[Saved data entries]
Context: an optimization exercise on an open-source flow, tuned for small area. The choices shown serve that exercise and are no tape-out recipe.
Function was not checked in any run shown here: the RTL went through the layout flow alone.

==> flow/design.v (outline; a module is shown in full before it is edited, if it fits) <==
// module sdf_delay: 13 lines
// module w8_prod: 257 lines
// module booth_prod: 478 lines
// module rca: 13 lines
// module sdf_bfly: 19 lines
// module w8_front: 12 lines
// module w8_back: 16 lines
// module w64_front: 10 lines
// module w64_back: 7 lines
// module tw64_rom: 74 lines
// module fft_ctrl: 23 lines
// module Top_FFT: 89 lines
module Top_FFT #(
    parameter   INTEGER_SIZE = 4,
                FRACT_SIZE = 14,
                NFFT = 64
) (
    input       wire                                             clk, rst,
    input       wire                                             start_FFT,
    input       wire    signed  [INTEGER_SIZE+FRACT_SIZE-1:0]    serial_in_r, serial_in_i,
    output      wire    signed  [INTEGER_SIZE+FRACT_SIZE-1:0]    serial_out_r, serial_out_i,
    output      wire                                             end_FFT, data_valid_FFT
);
  // ...
==> flow/run.sh <==
#!/bin/bash
# synth_recipe.tcl (not shown) runs the flow's synth.tcl, then flattens the netlist and writes it again
# the make line also repeats each setting of config.mk as NAME=value (left out here)
make -C /OpenROAD-flow-scripts/flow DESIGN_CONFIG=/design/flow/config.mk WORK_HOME=/design/flow/orfs CLKGATE_MAP_FILE= SYNTH_SCRIPT=/design/flow/synth_recipe.tcl finish
==> flow/config.mk <==
export PLATFORM = sky130hd
export DESIGN_NAME = Top_FFT
export DESIGN_NICKNAME = Top_FFT
export VERILOG_FILES = /design/flow/design.v
export SDC_FILE = /design/flow/constraint.sdc
export NUM_CORES = 4
export LEC_CHECK = 0
export ABC_AREA = 1
export CAP_MARGIN = 20
export CORE_MARGIN = 2
export CORE_UTILIZATION = 50
export CTS_BUF_LIST = sky130_fd_sc_hd__clkbuf_8
export CTS_CLUSTER_SIZE = 20
export PLACE_DENSITY = 0.65
export SLEW_MARGIN = 20
==> flow/constraint.sdc <==
create_clock -name core_clock -period 12.0 [get_ports {clk}]
set_input_delay 2.4000 -clock core_clock [delete_from_list [all_inputs] [get_ports {clk}]]
set_output_delay 2.4000 -clock core_clock [all_outputs]
set_load 0.01 [all_outputs]
==> results.rst, run 1 <==
.. list-table::
   :header-rows: 1

   * - Metric
     - Value
   * - Outcome
     - finished clean
   * - Hold Path Depth
     - 0
   * - # placed instances
     - 13263
   * - Compound-cell area share of the yosys netlist
     - 6.98%
   * - Crit path time final
     - 10380 ps
   * - Total via count in the routed design
     - 69186
   * - Worst setup slack after layout
     - 1620 ps
   * - Final setup vio count
     - 0
   * - Simple-gate share of the synthesized area
     - 6.79%
   * - Biggest regs
     - DL1.sr x1152, DL2.sr x576, DL3.sr x288
   * - Count of nets left with antenna violations after detail routing
     - 0
   * - Met2 routed wirelength
     - 118000 µm
   * - Clock Tree Buf Depth
     - 4
   * - Delay-heaviest family, CP
     - adder cells
   * - Met1 track demand over resource
     - 28.4%
   * - Post-Route Setup TNS
     - 0 ps
   * - Count of routing violations after the opening detailed-route iteration
     - 4617
   * - Floorplan row count
     - 175
   * - Maximum clock skew at final layout
     - 164 ps
   * - CLK BUF
     - 555
   * - Core box area
     - 227000 µm²
   * - Cell area after synthesis
     - 114000 µm²
   * - Count of inserted antenna diode cells
     - 10
   * - Commonest cells after routing, fill and taps aside
     - dfxtp_1, inv_1, nand2_1
   * - Fin util
     - 55.9%
   * - M3 GR Usage
     - 4.09%
   * - Count of port buffers added during placement
     - 76
   * - Startpoint Class
     - flop
   * - Most used cell, CP
     - fa_1
   * - Total count of max-transition violations in the final report
     - 0
   * - Most area-hungry cell type in the Yosys netlist
     - dfxtp_1
   * - Logic depth of the worst register-to-register path
     - 29
   * - Primary FF master, synth
     - dfxtp_1
   * - CP Buf/Inv Count
     - 3
   * - Data arrival time of the critical path
     - 11320 ps
   * - Crit path largest cell delay
     - 690 ps
   * - Met2 track utilization from global routing
     - 36.0%
   * - Storage cell area
     - 60200 µm²
   * - Final weighted congestion in routability-driven placement
     - 0.913
==> run 2: changes to the inputs <==
--- a/flow/config.mk
+++ b/flow/config.mk
@@ -11,4 +11,3 @@
 export CORE_UTILIZATION = 50
-export CTS_BUF_LIST = sky130_fd_sc_hd__clkbuf_8
-export CTS_CLUSTER_SIZE = 20
+export CTS_BUF_LIST = sky130_fd_sc_hd__clkbuf_4 sky130_fd_sc_hd__clkbuf_8
 export PLACE_DENSITY = 0.65
==> results.rst, run 2 <==
.. list-table::
   :header-rows: 1

   * - Metric
     - Value
   * - Outcome
     - finished clean
   * - Post-Layout Cell Count
     - 14044
   * - Number of flops mapped to enable cells by yosys
     - 0
   * - Max Fclk
     - 0.0962 GHz
   * - Hold Crit Class
     - reg2reg
   * - Fin nets
     - 11981
   * - Post-CTS Setup Repair Bufs
     - 0
   * - Length of the first detailed-routing pass in iterations
     - 5
   * - Clock tree from TritonCTS
     - done
   * - Clock transition at the registers of the reported paths
     - 70 ps
   * - TritonCTS Sinks
     - 3003
   * - Highest fanout seen on the critical path
     - 73
   * - Horiz. Die Dim
     - 481 µm
   * - Biggest regs
     - DL1.sr x1152, DL2.sr x576, DL3.sr x288
   * - Drt via density
     - 4.93
   * - DIE HEIGHT
     - 481 µm
   * - Remaining global-route overflow
     - 0
   * - Largest register FFs
     - 1152
   * - Final weighted congestion in routability-driven placement
     - 0.913 (unchanged)
   * - Max-cap check violation count
     - 0
   * - Final design instance area without fill
     - 127000 µm²
   * - Commonest cells after routing, fill and taps aside
     - dfxtp_1, inv_1, nand2_1
   * - # placed instances
     - 13263 (unchanged)
   * - Data required time of the critical path
     - 12930 ps
   * - GR Util All Layers
     - 22.1%
   * - Biggest register
     - DL1.sr
   * - Most common cell after layout, fill and taps aside
     - dfxtp_1
   * - Portion of the clock cycle consumed by the worst path in the final layout
     - 86.6%
   * - Data arrival time of the critical path
     - 11320 ps (about the same)
   * - Fraction of the yosys area taken by sequential cells
     - 52.8%
   * - Hold_buf cts
     - 0
   * - I/O pin cnt
     - 77
   * - Total via count in the routed design
     - 69189 (+0.0043%)
   * - Core box area
     - 227000 µm² (unchanged)
   * - Setup repair after global routing missed its margin
     - no
   * - Post-Route Setup TNS
     - 0 ps (unchanged)
   * - Mapped Nets
     - 11766
   * - Clock Tree Buf Depth
     - 4 (unchanged)
   * - Warnings from Yosys
     - 22
   * - Level count of the clock H-tree
     - 5
   * - Final Hold Vio Count
     - 0
   * - Crit path time final
     - 10390 ps (+16.4 ps)
   * - Floorplan row count
     - 175 (unchanged)
   * - Distinct cell type count of the synthesized netlist
     - 64
   * - Final setup vio count
     - 0 (unchanged)
   * - HPWL reported at the end of detailed placement
     - 180000 µm
   * - Cell with the largest stage delay on the worst path
     - nand2_1
   * - Fraction of synthesis flops using an asynchronous set or reset pin
     - 0.300%
   * - Clock root buffer master
     - clkbuf_8
   * - # DRC
     - 0
   * - Die Area
     - 232000 µm²
   * - Fin util
     - 56.1% (+0.22 points)
   * - Synth top area share
     - 52.6%
   * - Resized Gates After CTS
     - 0
   * - Crit path largest cell delay
     - 690 ps (about the same)
   * - Sort of element at the end of the critical path
     - flop
   * - Post-Synthesis Mean Instance Area
     - 10.9 µm²
   * - Count of mapped cells out of synthesis
     - 10483
   * - Storage cell area
     - 60200 µm² (unchanged)
   * - Number of antenna violations at the first check in global routing
     - 12
   * - # fillers
     - 18922
   * - Count leader, synth
     - dfxtp_1
   * - Worst slack on hold paths
     - 217 ps
   * - Post-detailed-placement cell area
     - 118000 µm²
   * - Clock network latency to the later pin of the worst-skew pair
     - 1110 ps
   * - Area contributors post-synth
     - dfxtp_1, fa_1, inv_1
   * - Count of nets left with antenna violations after detail routing
     - 0 (unchanged)
   * - Starting density of the core
     - 50.2%
   * - Count of port buffers added during placement
     - 76 (unchanged)
   * - Wire length after detailed routing
     - 253000 µm
   * - Crit Path Class
     - reg2reg
   * - Startpoint Class
     - flop
   * - Most area-hungry cell type in the Yosys netlist
     - dfxtp_1
   * - Worst slew pin tran
     - 1090 ps
   * - Growth of design area from synthesis to finish
     - 11.8%
   * - Avg WL per Cell
     - 18.0 µm
   * - Global-route wire length before repair
     - 401000 µm
   * - Worst slew margin relative to its limit
     - 27.4%
   * - Count of routing violations after the opening detailed-route iteration
     - 4581 (-0.78%)
   * - Vias in the first global route
     - 71916
   * - Cell area after synthesis
     - 114000 µm² (unchanged)
   * - Total count of max-transition violations in the final report
     - 0 (unchanged)
   * - Primary FF master, synth
     - dfxtp_1
   * - Inserted Clock Buffers
     - 442
   * - Layout cell share with drive strength beyond 1
     - 8.93%
   * - Pin count of the biggest net entering global routing
     - 92
   * - Multi-input combinational cell area
     - 46000 µm²
   * - Most used cell, CP
     - fa_1
   * - Maximum clock skew at final layout
     - 165 ps (+0.935 ps)
   * - Most common library cells after synthesis
     - dfxtp_1, inv_1, nand2_1
   * - Synthesis-stage register bit count
     - 3003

• To do: Pull every line containing "critical" out of the records.

• Exercise result:
   * - Data arrival time of the critical path
   * - Highest fanout seen on the critical path
   * - Data required time of the critical path
   * - Data arrival time of the critical path
   * - Sort of element at the end of the critical path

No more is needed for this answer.